Figure 4 A sample decision tree learned by DEEP to predict daily asthma controller medication using NATA-derived air toxic data geocoded to patients (n = 149). Each node in the tree indicates the number of participants satisfying the air toxic decision path until that point and the percentage of participants with that outcome. The sample corresponding to each node is stratified into 2 subpopulations based on the air toxic and its threshold associated with the node. The multi–air toxic combination acrylic acid and cobalt compounds, which was most significantly associated with this outcome, is highlighted in red.

Figure 5 A sample decision tree learned by DEEP to predict lifetime emergency room visit for asthma from NATA-derived air toxic exposure data geocoded to each patient (n = 151). Each node in the tree indicates the number of participants satisfying the air toxic decision path until that point and the percentage of participants with that outcome. The sample corresponding to each node is stratified into 2 subpopulations based on the air toxic and its threshold associated with the node.
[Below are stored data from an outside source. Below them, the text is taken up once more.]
===== src/hdl/des_round_cell.sv =====
// ----------------------------------------------------------------------------
// DES round cell
// One Feistel round. Takes a beat from its left neighbor, applies the round
// key that belongs to this position and passes the registered result on.
// ----------------------------------------------------------------------------
module des_round_cell
  import des_pkg::*;
(
  input  logic        clk_i,
  input  logic        rst_ni,
  input  logic        adv_i,
  input  cell_ctl_t   ctl_i,
  input  block_t      lr_i,
  input  rkey_t       enc_key_i,
  input  rkey_t       dec_key_i,
  output cell_ctl_t   ctl_o,
  output block_t      lr_o
);

  cell_ctl_t ctl_q;
  block_t    lr_q, lr_d;
  rkey_t     key;

  // Pick key by direction, then run one round
  always_comb begin
    key  = (ctl_i.action == ActDecrypt) ? dec_key_i : enc_key_i;
    lr_d = {lr_i[31:0], lr_i[63:32] ^ feistel(lr_i[31:0], key)};
  end

  // Advance control when the row moves
  always_ff @(posedge clk_i or negedge rst_ni) begin
    if (!rst_ni) begin
      ctl_q <= '0;
    end else if (adv_i) begin
      ctl_q <= ctl_i;
    end
  end

  always_ff @(posedge clk_i) begin
    if (adv_i) begin
      lr_q <= lr_d;
    end
  end

  assign ctl_o = ctl_q;
  assign lr_o  = lr_q;

endmodule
The multi–air toxic combination acetaldehyde and carbon disulfide and polychlorinated biphenyls, which was most significantly associated with this outcome, is highlighted in red.

Figure 6 A sample decision tree learned by DEEP to predict lifetime overnight hospitalization for asthma from NATA-derived air toxic data geocoded to each participant (n = 151). Each node in the tree indicates the number of participants satisfying the air toxic decision path until that point and the percentage of patients with that outcome. The sample corresponding to each node is stratified into 2 subpopulations based on the air toxic and its threshold associated with the node. The multi–air toxic combination hydroquinone and ethylidene dichloride, which was most significantly associated with this outcome, is highlighted in red.
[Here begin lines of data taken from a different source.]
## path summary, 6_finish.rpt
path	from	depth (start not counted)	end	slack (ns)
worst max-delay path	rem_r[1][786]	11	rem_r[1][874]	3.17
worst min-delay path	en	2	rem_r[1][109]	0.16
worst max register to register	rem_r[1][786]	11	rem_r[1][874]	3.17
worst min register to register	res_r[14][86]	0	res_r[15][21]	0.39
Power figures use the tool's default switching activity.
Table 4 Demographic characteristics of children exposed and not exposed to the acrylic acid and cobalt compounds combination, which was associated with daily asthma controller medication

Table 5 Demographic characteristics of children exposed and not exposed to the acetaldehyde and carbon disulfide and polychlorinated biphenyls combination, which was associated with lifetime emergency room visit for asthma

Table 6 Demographic characteristics of children exposed and not exposed to the hydroquinone and ethylidene dichloride combination, which was associated with lifetime overnight hospitalization for asthma

Acrylic acid and cobalt compounds was the air toxic combination associated with daily controller medication use with the highest OR of 3.19 (Figures 3 and 4). Children exposed to this combination were older than those who were not exposed (P = 0.02; Table 4).
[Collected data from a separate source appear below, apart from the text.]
`src/sv/tesl_pkg.sv`:
```
// shared types and constants of the trapezoid envelope slew limiter
`default_nettype none
package tesl_pkg;

    localparam int IdxW  = 3;
    localparam int CfgW  = 20;
    localparam int LvlW  = 16;
    localparam int TimeW = 16;
    localparam int DurW  = 17;
    localparam int RateW = 20;
    localparam int ProdW = RateW + DurW;
    localparam int StepW = RateW + TimeW - 10;
    localparam int DivDendW = 32;
    localparam int DivSteps = 16;
    localparam int DivCntW  = $clog2(DivSteps);
    localparam int SDataW   = 88;
    localparam int MDataW   = 40;

    localparam logic [LvlW-1:0] LevelOne   = 16'd32768;
    localparam logic [LvlW-1:0] VisibleMin = 16'd33;
    localparam logic [DurW-1:0] ExtraTime  = 17'd102;

    // register indexes
    localparam logic [IdxW-1:0] RegIdleLevel   = 3'd0;
    localparam logic [IdxW-1:0] RegPeakLevel   = 3'd1;
    localparam logic [IdxW-1:0] RegRiseRate    = 3'd2;
    localparam logic [IdxW-1:0] RegFallRate    = 3'd3;
    localparam logic [IdxW-1:0] RegFallbackDur = 3'd4;
    localparam logic [IdxW-1:0] RegPeakTime    = 3'd5;
    localparam logic [IdxW-1:0] RegModeFlags   = 3'd6;

    // mode flag bits
    localparam int ModePlateau  = 0;
    localparam int ModeHoldPeak = 1;
    localparam int ModeSlotPeak = 2;
    localparam int ModeBoost    = 3;

    typedef struct packed {
        logic [TimeW-1:0] frame_time;
        logic             boost_on;
        logic [TimeW-1:0] slot_end;
        logic [TimeW-1:0] slot_start;
        logic             has_window;
        logic [TimeW-1:0] clip_duration;
        logic [TimeW-1:0] clip_time;
        logic             in_clip;
        logic             halted;
    } item_t;

    typedef struct packed {
        logic [LvlW-1:0]  idle_level;
        logic [LvlW-1:0]  peak_level;
        logic [TimeW-1:0] fallback_duration;
        logic [DurW-1:0]  peak_time;
        logic [3:0]       mode_flags;
    } env_cfg_t;

    // segment chosen for one item: a constant level or an interpolation
    typedef struct packed {
        logic            direct;
        logic [LvlW-1:0] direct_level;
        logic [LvlW-1:0] from;
        logic            desc;
        logic [LvlW-1:0] diff;
        logic [DurW-1:0] num;
        logic [DurW-1:0] den;
    } seg_t;

endpackage
`default_nettype wire

```
`src/sv/tesl_div.sv`:
```
// serial restoring divider, one quotient bit per cycle
`default_nettype none
module tesl_div (
    input  wire logic                              aclk,
    input  wire logic                              aresetn,
    input  wire logic                              start,
    input  wire logic [tesl_pkg::DivDendW-1:0]     dividend,
    input  wire logic [tesl_pkg::DurW-1:0]         divisor,
    output logic                                   done,
    output logic [tesl_pkg::DivSteps-1:0]          quotient
);

    logic [tesl_pkg::DurW-1:0]     rem_reg;
    logic [tesl_pkg::DivSteps-1:0] low_reg;
    logic [tesl_pkg::DurW-1:0]     den_reg;
    logic [tesl_pkg::DivCntW-1:0]  cnt_reg;
    logic                          busy_reg;
    logic                          done_reg;

    logic [tesl_pkg::DurW:0] trial;
    logic [tesl_pkg::DurW:0] trial_sub;
    logic                    ge;

    always_comb begin
        trial     = {rem_reg, low_reg[tesl_pkg::DivSteps-1]};
        ge        = trial >= {1'b0, den_reg};
        trial_sub = trial - {1'b0, den_reg};
    end

    // quotient is known to fit in DivSteps bits, so the high half starts below the divisor
    always_ff @(posedge aclk) begin
        if (!aresetn) begin
            busy_reg <= 1'b0;
            done_reg <= 1'b0;
            cnt_reg  <= '0;
        end else begin
            done_reg <= 1'b0;
            if (start) begin
                rem_reg  <= {1'b0, dividend[tesl_pkg::DivDendW-1:tesl_pkg::DivSteps]};
                low_reg  <= dividend[tesl_pkg::DivSteps-1:0];
                den_reg  <= divisor;
                cnt_reg  <= '0;
                busy_reg <= 1'b1;
            end else if (busy_reg) begin
                rem_reg <= ge ? trial_sub[tesl_pkg::DurW-1:0] : trial[tesl_pkg::DurW-1:0];
                low_reg <= {low_reg[tesl_pkg::DivSteps-2:0], ge};
                cnt_reg <= cnt_reg + 1'b1;
                if (cnt_reg == tesl_pkg::DivCntW'(tesl_pkg::DivSteps - 1)) begin
                    busy_reg <= 1'b0;
                    done_reg <= 1'b1;
                end
            end
        end
    end

    assign done     = done_reg;
    assign quotient = low_reg;

endmodule
`default_nettype wire

```
`src/sv/tesl_seg.sv`:
```
// envelope segment selection: picks a constant level or an interpolation span
`default_nettype none
module tesl_seg (
    input  wire tesl_pkg::item_t    item,
    input  wire tesl_pkg::env_cfg_t cfg,
    output tesl_pkg::seg_t          seg
);

    function automatic logic [tesl_pkg::DurW-1:0] umin(
        input logic [tesl_pkg::DurW-1:0] a,
        input logic [tesl_pkg::DurW-1:0] b
    );
        return (a < b) ? a : b;
    endfunction

    function automatic logic [tesl_pkg::DurW-1:0] umax(
        input logic [tesl_pkg::DurW-1:0] a,
        input logic [tesl_pkg::DurW-1:0] b
    );
        return (a > b) ? a : b;
    endfunction

    function automatic logic [tesl_pkg::DurW-1:0] atleast1(input logic [tesl_pkg::DurW-1:0] a);
        return (a == '0) ? tesl_pkg::DurW'(1) : a;
    endfunction

    logic [tesl_pkg::LvlW-1:0] idle, peak;
    logic                      up_desc;
    logic [tesl_pkg::LvlW-1:0] up_diff;
    logic [tesl_pkg::DurW-1:0] ct, cd, ss, se, fb1;
    logic [tesl_pkg::DurW-1:0] p_dur, p_t, p_re, p_he;
    logic [tesl_pkg::DurW-1:0] tr_dur, tr_t, pk_raw, pk;
    logic                      use_slot;

    always_comb begin
        idle = (cfg.idle_level > tesl_pkg::LevelOne) ? tesl_pkg::LevelOne : cfg.idle_level;
        peak = (cfg.peak_level > tesl_pkg::LevelOne) ? tesl_pkg::LevelOne : cfg.peak_level;
        up_desc = peak < idle;
        up_diff = up_desc ? (idle - peak) : (peak - idle);

        ct  = {1'b0, item.clip_time};
        cd  = {1'b0, item.clip_duration};
        ss  = {1'b0, item.slot_start};
        se  = {1'b0, item.slot_end};
        fb1 = atleast1({1'b0, cfg.fallback_duration});

        // plateau shape
        p_dur = (cd == '0) ? umax(fb1, se + tesl_pkg::ExtraTime) : cd;
        p_t   = umin(ct, p_dur);
        p_re  = umin(ss, p_dur);
        p_he  = umin(umax(se, p_re), p_dur);

        // triangle shape
        if (cd != '0) begin
            tr_dur = cd;
        end else if (item.has_window) begin
            tr_dur = umax(fb1, ss + tesl_pkg::ExtraTime);
        end else begin
            tr_dur = fb1;
        end
        use_slot = cfg.mode_flags[tesl_pkg::ModeSlotPeak] && item.has_window && (ss != '0);
        if (use_slot) begin
            pk_raw = ss;
        end else if (cfg.peak_time[tesl_pkg::DurW-1]) begin
            pk_raw = tr_dur >> 1;
        end else begin
            pk_raw = {1'b0, cfg.peak_time[tesl_pkg::DurW-2:0]};
        end
        pk   = umin(pk_raw, tr_dur);
        tr_t = umin(ct, tr_dur);

        seg.direct       = 1'b1;
        seg.direct_level = idle;
        seg.from         = idle;
        seg.desc         = up_desc;
        seg.diff         = up_diff;
        seg.num          = '0;
        seg.den          = tesl_pkg::DurW'(1);

        priority if (item.halted) begin
            seg.direct_level = idle;
        end else if (!item.in_clip) begin
            seg.direct_level = (cfg.mode_flags[tesl_pkg::ModeBoost] && item.boost_on) ? peak : idle;
        end else if (cfg.mode_flags[tesl_pkg::ModePlateau] && item.has_window) begin
            if (p_t <= p_re) begin
                seg.direct = 1'b0;
                seg.num    = p_t;
                seg.den    = atleast1(p_re);
            end else if (p_t <= p_he) begin
                seg.direct_level = peak;
            end else begin
                seg.direct = 1'b0;
                seg.from   = peak;
                seg.desc   = !up_desc && (up_diff != '0);
                seg.num    = p_t - p_he;
                seg.den    = atleast1(p_dur - p_he);
            end
        end else if (cfg.mode_flags[tesl_pkg::ModeHoldPeak]) begin
            seg.direct_level = peak;
        end else begin
            seg.direct = 1'b0;
            if (tr_t <= pk) begin
                seg.num = tr_t;
                seg.den = atleast1(pk);
            end else begin
                seg.from = peak;
                seg.desc = !up_desc && (up_diff != '0);
                seg.num  = tr_t - pk;
                seg.den  = atleast1(tr_dur - pk);
            end
        end
    end

endmodule
`default_nettype wire

```
`src/sv/trapezoid_envelope_slew_limiter.sv`:
```
// sequence: a constant target goes through ST_SEG, ST_SMUL and ST_SLEW; an interpolated
// target also passes ST_MUL, ST_DIVGO and ST_DIVW, where the 16-step serial divider runs
// throughput: one item at a time, accepted only in ST_IDLE; the next word is taken once
// the current result is registered, even while that result waits on m_tready
// reset: synchronous active low; registers return to defaults, level and valid clear
`default_nettype none
module trapezoid_envelope_slew_limiter (
    input  wire logic                          aclk,
    input  wire logic                          aresetn,
    input  wire logic                          cfg_wr_en,
    input  wire logic [tesl_pkg::IdxW-1:0]     cfg_wr_index,
    input  wire logic [tesl_pkg::CfgW-1:0]     cfg_wr_data,
    input  wire logic                          s_tvalid,
    output logic                               s_tready,
    // halted, in_clip, clip_time, clip_duration, has_window, slot_start, slot_end,
    // boost_on, frame_time
    input  wire logic [tesl_pkg::SDataW-1:0]   s_tdata,
    output logic                               m_tvalid,
    input  wire logic                          m_tready,
    // level, target_level, visible
    output logic [tesl_pkg::MDataW-1:0]        m_tdata
);

    typedef enum logic [2:0] {
        ST_IDLE,
        ST_SEG,
        ST_MUL,
        ST_DIVGO,
        ST_DIVW,
        ST_SMUL,
        ST_SLEW
    } state_t;

    state_t state_reg;

    logic [tesl_pkg::LvlW-1:0]  idle_level_reg, peak_level_reg;
    logic [tesl_pkg::RateW-1:0] rise_rate_reg, fall_rate_reg;
    logic [tesl_pkg::TimeW-1:0] fallback_reg;
    logic [tesl_pkg::DurW-1:0]  peak_time_reg;
    logic [3:0]                 mode_flags_reg;

    tesl_pkg::item_t    item_reg;
    tesl_pkg::env_cfg_t cfg;
    tesl_pkg::seg_t     seg, seg_reg;

    logic [tesl_pkg::LvlW-1:0]  target_reg;
    logic [tesl_pkg::LvlW-1:0]  applied_reg;
    logic                       valid_reg;
    logic [tesl_pkg::ProdW-1:0] prod_reg;
    logic                       m_tvalid_reg;
    logic [tesl_pkg::MDataW-1:0] m_tdata_reg;

    logic                       div_done;
    logic [tesl_pkg::DivSteps-1:0] div_q;

    logic [tesl_pkg::RateW-1:0] mul_a;
    logic [tesl_pkg::DurW-1:0]  mul_b;

    logic                       rising, falling;
    logic [tesl_pkg::RateW-1:0] rate;
    logic [tesl_pkg::StepW-1:0] step;
    logic [tesl_pkg::StepW:0]   rise_sum;
    logic [tesl_pkg::LvlW-1:0]  rise_lvl, fall_lvl, gap, level_next;

    always_comb begin
        cfg.idle_level        = idle_level_reg;
        cfg.peak_level        = peak_level_reg;
        cfg.fallback_duration = fallback_reg;
        cfg.peak_time         = peak_time_reg;
        cfg.mode_flags        = mode_flags_reg;
    end

    tesl_seg u_seg (
        .item (item_reg),
        .cfg  (cfg),
        .seg  (seg)
    );

    tesl_div u_div (
        .aclk     (aclk),
        .aresetn  (aresetn),
        .start    (state_reg == ST_DIVGO),
        .dividend (prod_reg[tesl_pkg::DivDendW-1:0]),
        .divisor  (seg_reg.den),
        .done     (div_done),
        .quotient (div_q)
    );

    // slew decision against the registered target
    always_comb begin
        rising  = {1'b0, target_reg} > ({1'b0, applied_reg} + 17'd1);
        falling = ({1'b0, target_reg} + 17'd1) < {1'b0, applied_reg};
        if (rising) begin
            rate = rise_rate_reg;
        end else if (falling) begin
            rate = fall_rate_reg;
        end else begin
            rate = '0;
        end
        step     = prod_reg[tesl_pkg::ProdW-2:10];
        rise_sum = {{(tesl_pkg::StepW + 1 - tesl_pkg::LvlW){1'b0}}, applied_reg}
                 + {1'b0, step};
        rise_lvl = (rise_sum > {{(tesl_pkg::StepW + 1 - tesl_pkg::LvlW){1'b0}}, target_reg})
                 ? target_reg : rise_sum[tesl_pkg::LvlW-1:0];
        gap      = applied_reg - target_reg;
        fall_lvl = ({{(tesl_pkg::StepW - tesl_pkg::LvlW){1'b0}}, gap} <= step)
                 ? target_reg : (applied_reg - step[tesl_pkg::LvlW-1:0]);
        priority if (item_reg.halted) begin
            level_next = seg_reg.direct_level;
        end else if (!valid_reg || rate == '0) begin
            level_next = target_reg;
        end else if (rising) begin
            level_next = rise_lvl;
        end else begin
            level_next = fall_lvl;
        end
    end

    // shared multiplier operands: span product, then slew step
    always_comb begin
        if (state_reg == ST_SMUL) begin
            mul_a = rate;
            mul_b = {1'b0, item_reg.frame_time};
        end else begin
            mul_a = {{(tesl_pkg::RateW - tesl_pkg::LvlW){1'b0}}, seg_reg.diff};
            mul_b = seg_reg.num;
        end
    end

    always_ff @(posedge aclk) begin
        if (!aresetn) begin
            state_reg      <= ST_IDLE;
            idle_level_reg <= '0;
            peak_level_reg <= tesl_pkg::LevelOne;
            rise_rate_reg  <= '0;
            fall_rate_reg  <= '0;
            fallback_reg   <= 16'd1024;
            peak_time_reg  <= '1;
            mode_flags_reg <= '0;
            applied_reg    <= '0;
            valid_reg      <= 1'b0;
            m_tvalid_reg   <= 1'b0;
        end else begin
            if (cfg_wr_en) begin
                unique case (cfg_wr_index)
                    tesl_pkg::RegIdleLevel:   idle_level_reg <= cfg_wr_data[tesl_pkg::LvlW-1:0];
                    tesl_pkg::RegPeakLevel:   peak_level_reg <= cfg_wr_data[tesl_pkg::LvlW-1:0];
                    tesl_pkg::RegRiseRate:    rise_rate_reg  <= cfg_wr_data;
                    tesl_pkg::RegFallRate:    fall_rate_reg  <= cfg_wr_data;
                    tesl_pkg::RegFallbackDur: fallback_reg   <= cfg_wr_data[tesl_pkg::TimeW-1:0];
                    tesl_pkg::RegPeakTime:    peak_time_reg  <= cfg_wr_data[tesl_pkg::DurW-1:0];
                    tesl_pkg::RegModeFlags:   mode_flags_reg <= cfg_wr_data[3:0];
                    default: ;
                endcase
            end

            // in ST_SLEW the new result takes over the output register
            if (m_tvalid_reg && m_tready && state_reg != ST_SLEW) begin
                m_tvalid_reg <= 1'b0;
            end

            unique case (state_reg)
                ST_IDLE: begin
                    if (s_tvalid) begin
                        item_reg  <= tesl_pkg::item_t'(s_tdata[$bits(tesl_pkg::item_t)-1:0]);
                        state_reg <= ST_SEG;
                    end
                end
                ST_SEG: begin
                    seg_reg    <= seg;
                    target_reg <= seg.direct_level;
                    state_reg  <= seg.direct ? ST_SMUL : ST_MUL;
                end
                ST_MUL: begin
                    prod_reg  <= mul_a * mul_b;
                    state_reg <= ST_DIVGO;
                end
                ST_DIVGO: begin
                    state_reg <= ST_DIVW;
                end
                ST_DIVW: begin
                    if (div_done) begin
                        target_reg <= seg_reg.desc ? (seg_reg.from - div_q)
                                                   : (seg_reg.from + div_q);
                        state_reg  <= ST_SMUL;
                    end
                end
                ST_SMUL: begin
                    prod_reg  <= mul_a * mul_b;
                    state_reg <= ST_SLEW;
                end
                ST_SLEW: begin
                    // wait for the output register to free up
                    if (!m_tvalid_reg || m_tready) begin
                        applied_reg  <= level_next;
                        valid_reg    <= 1'b1;
                        m_tdata_reg  <= {7'd0, level_next > tesl_pkg::VisibleMin,
                                         target_reg, level_next};
                        m_tvalid_reg <= 1'b1;
                        state_reg    <= ST_IDLE;
                    end
                end
                default: state_reg <= ST_IDLE;
            endcase
        end
    end

    assign s_tready = (state_reg == ST_IDLE);
    assign m_tvalid = m_tvalid_reg;
    assign m_tdata  = m_tdata_reg;

endmodule
`default_nettype wire
```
Acetaldehyde, carbon disulphide, and polychlorinated biphenyls was the air toxic combination most strongly associated with lifetime emergency room visit for asthma (OR = 3.10; Figure 3 and Figure 5). Children exposed to this combination were younger (P = 5.34 × 10–8; Table 5) and had lower family income than those who were not exposed (P = 0.019; Table 5). Exposed children were also less likely to be White (P = 0.0046; Table 5). These observations point to social disparities among these groups of children.

The most strongly associated combination for overnight hospitalization was hydroquinone and ethylidene dichloride (OR = 2.03; Figure 3 and Figure 6). Children exposed to this combination were younger (P = 0.00218; Table 6) and had lower family incomes (P = 8.26 × 10–5; Table 6) than those who were not exposed.